General Considerations

Effectiveness

Regarding diagnostic accuracy, a meta-analysis has shown that by using SDDI, 54.6% of melanomas can be excised in situ. The number of lesions needed to monitor differs significantly between studies (31–1 008), most possibly reflecting different methods of executing SDDI. Undeniably, this number is the lowest for short-term SDDI [21,48] because it is mainly used for increasing specificity (ie, avoiding excision of single suspicious lesions rather than scanning all lesions on a patient). It therefore does not have the identical purpose as long-term SDDI and is commonly combined with other screening methods such as total-body photography, conventional skin examination, and dermatoscopy [16,17]. The number of needed excisions (NNE) to find a melanoma under long-term SDDI is low (1:12; melanoma: benign nevi as diagnosed by histopathology), but here also short-term SDDI is lower (1:5) [21], as it includes only suspicious lesions, decreasing the pretest probability of false positive findings. The low NNE for any kind of SDDI is thought to be one of the main reasons the NNE has decreased in recent years in specialized centers [55].

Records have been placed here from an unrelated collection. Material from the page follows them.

**config.mk**
```make
export PLATFORM = sky130hd
export DESIGN_NAME = regfile_writeback_queue_flat
export DESIGN_NICKNAME = d
export VERILOG_FILES = /design/src/rtl/regfile_writeback_queue_if.sv /design/src/rtl/regfile_writeback_queue.sv /design/src/flat_wrapper.sv
export SDC_FILE = /design/constraint.sdc
export NUM_CORES = 1
export LEC_CHECK = 0
export ABC_CLOCK_PERIOD_IN_PS = 3240
export BUFFER_PORTS_ARGS = -buffer_cell sky130_fd_sc_hd__buf_2
export CORE_UTILIZATION = 60
export CTS_CLUSTER_DIAMETER = 30
export DETAILED_ROUTE_END_ITERATION = 10
export PLACE_DENSITY = 0.78
export SKIP_LAST_GASP = 1
export SYNTH_ARGS = -nofsm -noshare
export SYNTH_HDL_FRONTEND = slang
export SYNTH_SLANG_ARGS = --single-unit
```
**constraint.sdc**
```tcl
create_clock -name clock -period 3.24 [get_ports clock]
set_clock_uncertainty 0.2 [all_clocks]
set_input_delay 0.162 -clock clock [delete_from_list [all_inputs] [get_ports clock]]
set_output_delay 0.162 -clock clock [all_outputs]
set_load 0.01 [all_outputs]
```
===== config.mk =====
export PLATFORM = sky130hd
export DESIGN_NAME = iob_gpio_pulse_gen
export DESIGN_NICKNAME = d
export VERILOG_FILES = /design/src/rtl/iob_gpio_pulse_gen.sv
export SDC_FILE = /design/constraint.sdc
export NUM_CORES = 1
export LEC_CHECK = 0
export BUFFER_PORTS_ARGS = -buffer_cell sky130_fd_sc_hd__buf_2
export CORE_UTILIZATION = 35
export DETAILED_ROUTE_END_ITERATION = 12
export GPL_TIMING_DRIVEN = 0
export SYNTH_ARGS = -nofsm -noshare
export SYNTH_HDL_FRONTEND = slang
export SYNTH_SLANG_ARGS = --single-unit

===== constraint.sdc =====
create_clock -name clk -period 8.4 [get_ports clk]
set_input_delay 0.42 -clock clk [delete_from_list [all_inputs] [get_ports clk]]
set_output_delay 0.42 -clock clk [all_outputs]
set_load 0.03 [all_outputs]

===== src/rtl/iob_gpio_pulse_gen.sv =====
// Programmable pulse-train generator for a GPIO output pad: high/low phase
// lengths, repeat count and idle level are captured on start.
module iob_gpio_pulse_gen #(
   parameter int CNT_W = 16,
   parameter int REP_W = 8
) (
   input  logic             clk,
   input  logic             rst_n,
   input  logic             start,
   input  logic             abort,
   input  logic [CNT_W-1:0] high_cnt,
   input  logic [CNT_W-1:0] low_cnt,
   input  logic [REP_W-1:0] rep_cnt,
   input  logic             idle_level,
   output logic             out,
   output logic             busy,
   output logic             done
);

   typedef enum logic [1:0] {
      IDLE = 2'd0,
      HIGH = 2'd1,
      LOW  = 2'd2
   } state_t;

   state_t           state, state_n;
   logic             out_n, busy_n, done_n;
   logic [CNT_W-1:0] phase_cnt, phase_cnt_n;
   logic [REP_W-1:0] pulses_rem, pulses_rem_n;
   logic [CNT_W-1:0] high_q, high_n;
   logic [CNT_W-1:0] low_q, low_n;
   logic [REP_W-1:0] rep_q, rep_n;
   logic             idle_q, idle_n;

   // NOTE: sequential state uses non-blocking (<=) so every register samples
   // the pre-edge values; blocking here would create order-dependent races.
   always_ff @(posedge clk or negedge rst_n) begin
      if (!rst_n) begin
         state      <= IDLE;
         out        <= 1'b0;
         busy       <= 1'b0;
         done       <= 1'b0;
         phase_cnt  <= '0;
         pulses_rem <= '0;
         high_q     <= '0;
         low_q      <= '0;
         rep_q      <= '0;
         idle_q     <= 1'b0;
      end else begin
         state      <= state_n;
         out        <= out_n;
         busy       <= busy_n;
         done       <= done_n;
         phase_cnt  <= phase_cnt_n;
         pulses_rem <= pulses_rem_n;
         high_q     <= high_n;
         low_q      <= low_n;
         rep_q      <= rep_n;
         idle_q     <= idle_n;
      end
   end

   always_comb begin
      // NOTE: every output of this block gets a default first, so no path
      // can leave a signal unassigned and infer a latch.
      state_n      = state;
      out_n        = out;
      busy_n       = busy;
      done_n       = 1'b0;
      phase_cnt_n  = phase_cnt;
      pulses_rem_n = pulses_rem;
      high_n       = high_q;
      low_n        = low_q;
      rep_n        = rep_q;
      idle_n       = idle_q;

      unique case (state)
         IDLE: begin
            out_n  = idle_level;
            busy_n = 1'b0;
            if (start && !abort) begin
               high_n = high_cnt;
               low_n  = low_cnt;
               rep_n  = rep_cnt;
               idle_n = idle_level;
               if (high_cnt == '0 || rep_cnt == '0) begin
                  done_n = 1'b1;
               end else begin
                  state_n      = HIGH;
                  out_n        = ~idle_level;
                  busy_n       = 1'b1;
                  phase_cnt_n  = high_cnt - CNT_W'(1);
                  pulses_rem_n = rep_cnt - REP_W'(1);
               end
            end
         end

         HIGH: begin
            if (abort) begin
               state_n = IDLE;
               out_n   = idle_q;
               busy_n  = 1'b0;
            end else if (phase_cnt != '0) begin
               phase_cnt_n = phase_cnt - CNT_W'(1);
            end else if (pulses_rem == '0) begin
               state_n = IDLE;
               out_n   = idle_q;
               busy_n  = 1'b0;
               done_n  = 1'b1;
            end else if (low_q != '0) begin
               state_n     = LOW;
               out_n       = idle_q;
               phase_cnt_n = low_q - CNT_W'(1);
            end else begin
               // Zero gap: back-to-back pulses merge into one continuous level.
               phase_cnt_n  = high_q - CNT_W'(1);
               pulses_rem_n = pulses_rem - REP_W'(1);
            end
         end

         LOW: begin
            if (abort) begin
               state_n = IDLE;
               out_n   = idle_q;
               busy_n  = 1'b0;
            end else if (phase_cnt != '0) begin
               phase_cnt_n = phase_cnt - CNT_W'(1);
            end else begin
               state_n      = HIGH;
               out_n        = ~idle_q;
               phase_cnt_n  = high_q - CNT_W'(1);
               pulses_rem_n = pulses_rem - REP_W'(1);
            end
         end

         default: begin
            state_n = IDLE;
            busy_n  = 1'b0;
         end
      endcase
   end

endmodule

For every screening method, not only diagnostic accuracy, but also immediate and follow-up costs have to be taken into account. Literature suggesting that even skin cancer awareness interventions can increase costs alongside even lower quality-adjusted life years [56] show the importance of being careful and constantly critical of population-wide decisions about any kind of screening method [57]. When limiting interventions to high-risk patients, there is repeated evidence for cost-effectiveness of screening in general [58,59], and SDDI specifically [60].

Combinations

SDDI is never applied alone, but is at a minimum combined with a total-body exam from a physician with or without a handheld dermatoscope. Combinations with other examination techniques have been shown to be effective in skin cancer screening of high-risk patients.

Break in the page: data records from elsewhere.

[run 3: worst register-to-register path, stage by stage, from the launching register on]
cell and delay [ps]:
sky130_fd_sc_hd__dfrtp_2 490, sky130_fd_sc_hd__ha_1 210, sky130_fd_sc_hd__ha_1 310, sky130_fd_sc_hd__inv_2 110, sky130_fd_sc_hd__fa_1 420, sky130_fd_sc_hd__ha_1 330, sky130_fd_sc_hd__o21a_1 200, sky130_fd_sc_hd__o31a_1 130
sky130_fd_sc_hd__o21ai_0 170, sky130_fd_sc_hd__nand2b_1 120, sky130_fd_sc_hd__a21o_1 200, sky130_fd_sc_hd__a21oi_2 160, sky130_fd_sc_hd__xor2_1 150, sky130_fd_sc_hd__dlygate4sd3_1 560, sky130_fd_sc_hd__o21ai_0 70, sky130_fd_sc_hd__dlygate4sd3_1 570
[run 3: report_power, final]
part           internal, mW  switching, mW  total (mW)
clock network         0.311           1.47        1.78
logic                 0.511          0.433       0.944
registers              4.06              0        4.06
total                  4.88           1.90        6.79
**config.mk**
```make
export PLATFORM = sky130hd
export DESIGN_NAME = pio_osr_ctrl
export DESIGN_NICKNAME = d
export VERILOG_FILES = /design/src/rtl/pio_pkg.sv /design/src/rtl/pio_shift_unit.sv /design/src/rtl/pio_osr_ctrl.sv
export SDC_FILE = /design/constraint.sdc
export NUM_CORES = 1
export LEC_CHECK = 0
export ABC_AREA = 0
export BUFFER_PORTS_ARGS = -buffer_cell sky130_fd_sc_hd__buf_2
export CAP_MARGIN = 15
export CORE_MARGIN = 4
export CORE_UTILIZATION = 30
export DETAILED_ROUTE_END_ITERATION = 10
export SLEW_MARGIN = 20
export SYNTH_ARGS = -nofsm -noshare
export SYNTH_HDL_FRONTEND = slang
export SYNTH_SLANG_ARGS = --single-unit
```
**constraint.sdc**
```tcl
create_clock -name clk -period 4.39 [get_ports clk]
set_input_delay 1.317 -clock clk [delete_from_list [all_inputs] [get_ports clk]]
set_output_delay 1.317 -clock clk [all_outputs]
set_load 0.02 [all_outputs]
```
<file path="config.mk">
export PLATFORM = sky130hd
export DESIGN_NAME = regex_cpu_pipelined
export DESIGN_NICKNAME = d
export VERILOG_FILES = /design/src/rtl/regex_cpu_pipelined.sv
export SDC_FILE = /design/constraint.sdc
export NUM_CORES = 1
export LEC_CHECK = 0
export ABC_AREA = 1
export ABC_CLOCK_PERIOD_IN_PS = 10800
export CAP_MARGIN = 20
export CORE_MARGIN = 2
export CORE_UTILIZATION = 50
export DETAILED_ROUTE_END_ITERATION = 8
export GPL_TIMING_DRIVEN = 0
export PLACE_DENSITY = 0.76
export SLEW_MARGIN = 15
export SYNTH_ARGS = -nofsm -noshare
export SYNTH_HDL_FRONTEND = slang
export SYNTH_SLANG_ARGS = --single-unit
</file>
<file path="constraint.sdc">
create_clock -name clk -period 10.8 [get_ports clk]
set_clock_uncertainty 0.1 [all_clocks]
set_input_delay 2.16 -clock clk [delete_from_list [all_inputs] [get_ports clk]]
set_output_delay 2.16 -clock clk [all_outputs]
set_load 0.01 [all_outputs]
</file>
$ cat config.mk
export PLATFORM = sky130hd
export DESIGN_NAME = commit_redirect_sequencer_flat
export DESIGN_NICKNAME = d
export VERILOG_FILES = /design/src/rtl/commit_redirect_sequencer_if.sv /design/src/rtl/commit_redirect_sequencer.sv /design/src/flat_wrapper.sv
export SDC_FILE = /design/constraint.sdc
export NUM_CORES = 1
export LEC_CHECK = 0
export BUFFER_PORTS_ARGS = -buffer_cell sky130_fd_sc_hd__buf_2
export CELL_PAD_IN_SITES_DETAIL_PLACEMENT = 2
export CELL_PAD_IN_SITES_GLOBAL_PLACEMENT = 2
export CORE_UTILIZATION = 32
export DETAILED_ROUTE_END_ITERATION = 8
export PLACE_DENSITY = 0.85
export SETUP_SLACK_MARGIN = 0.15
export SLEW_MARGIN = 0
export SYNTH_ARGS = -nofsm -noshare
export SYNTH_HDL_FRONTEND = slang
export SYNTH_SLANG_ARGS = --single-unit
$ cat constraint.sdc
create_clock -name clk -period 3.1 [get_ports clk]
set_input_delay 0 -clock clk [delete_from_list [all_inputs] [get_ports clk]]
set_output_delay 0 -clock clk [all_outputs]
set_load 0.02 [all_outputs]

Total-body photography (TBP): By comparing clinical images of 2 time points, TBP itself may reduce the number of excised lesions in pigmented lesion clinics [61,62] by detecting clinically new or changing lesions. Especially with the advent of high-resolution photography and automated detection of new lesions [63], TBP has the ability to become even more important in screening a large number of patients. The evidence and use of TBP for screening are promising, but an in-depth review is beyond the scope of this review. Regarding digital dermatoscopy, TBP performs very well when combined with SDDI in screening programs, as both possibly detect distinct subsets of melanoma [16,17].

Reflectance confocal microscopy (RCM): To further reduce the number of unnecessary excisions, RCM has been applied as a “second-level” exam for doubtful lesions found by digital dermatoscopy [64]. Though repeatedly found helpful in further studies [65–67], application is currently limited to highly specialized centers with access to this technique.

Limitations

At the time of publication, this review may be outdated. It gives a current review of state-of-the art knowledge about digital dermatoscopic monitoring, but screening and monitoring high-risk melanoma patients may change in the future. New methods such as automated skin lesion tracking [63,68] as well as classifications by artificial intelligence [69] will most likely fundamentally rearrange perspective in the next years.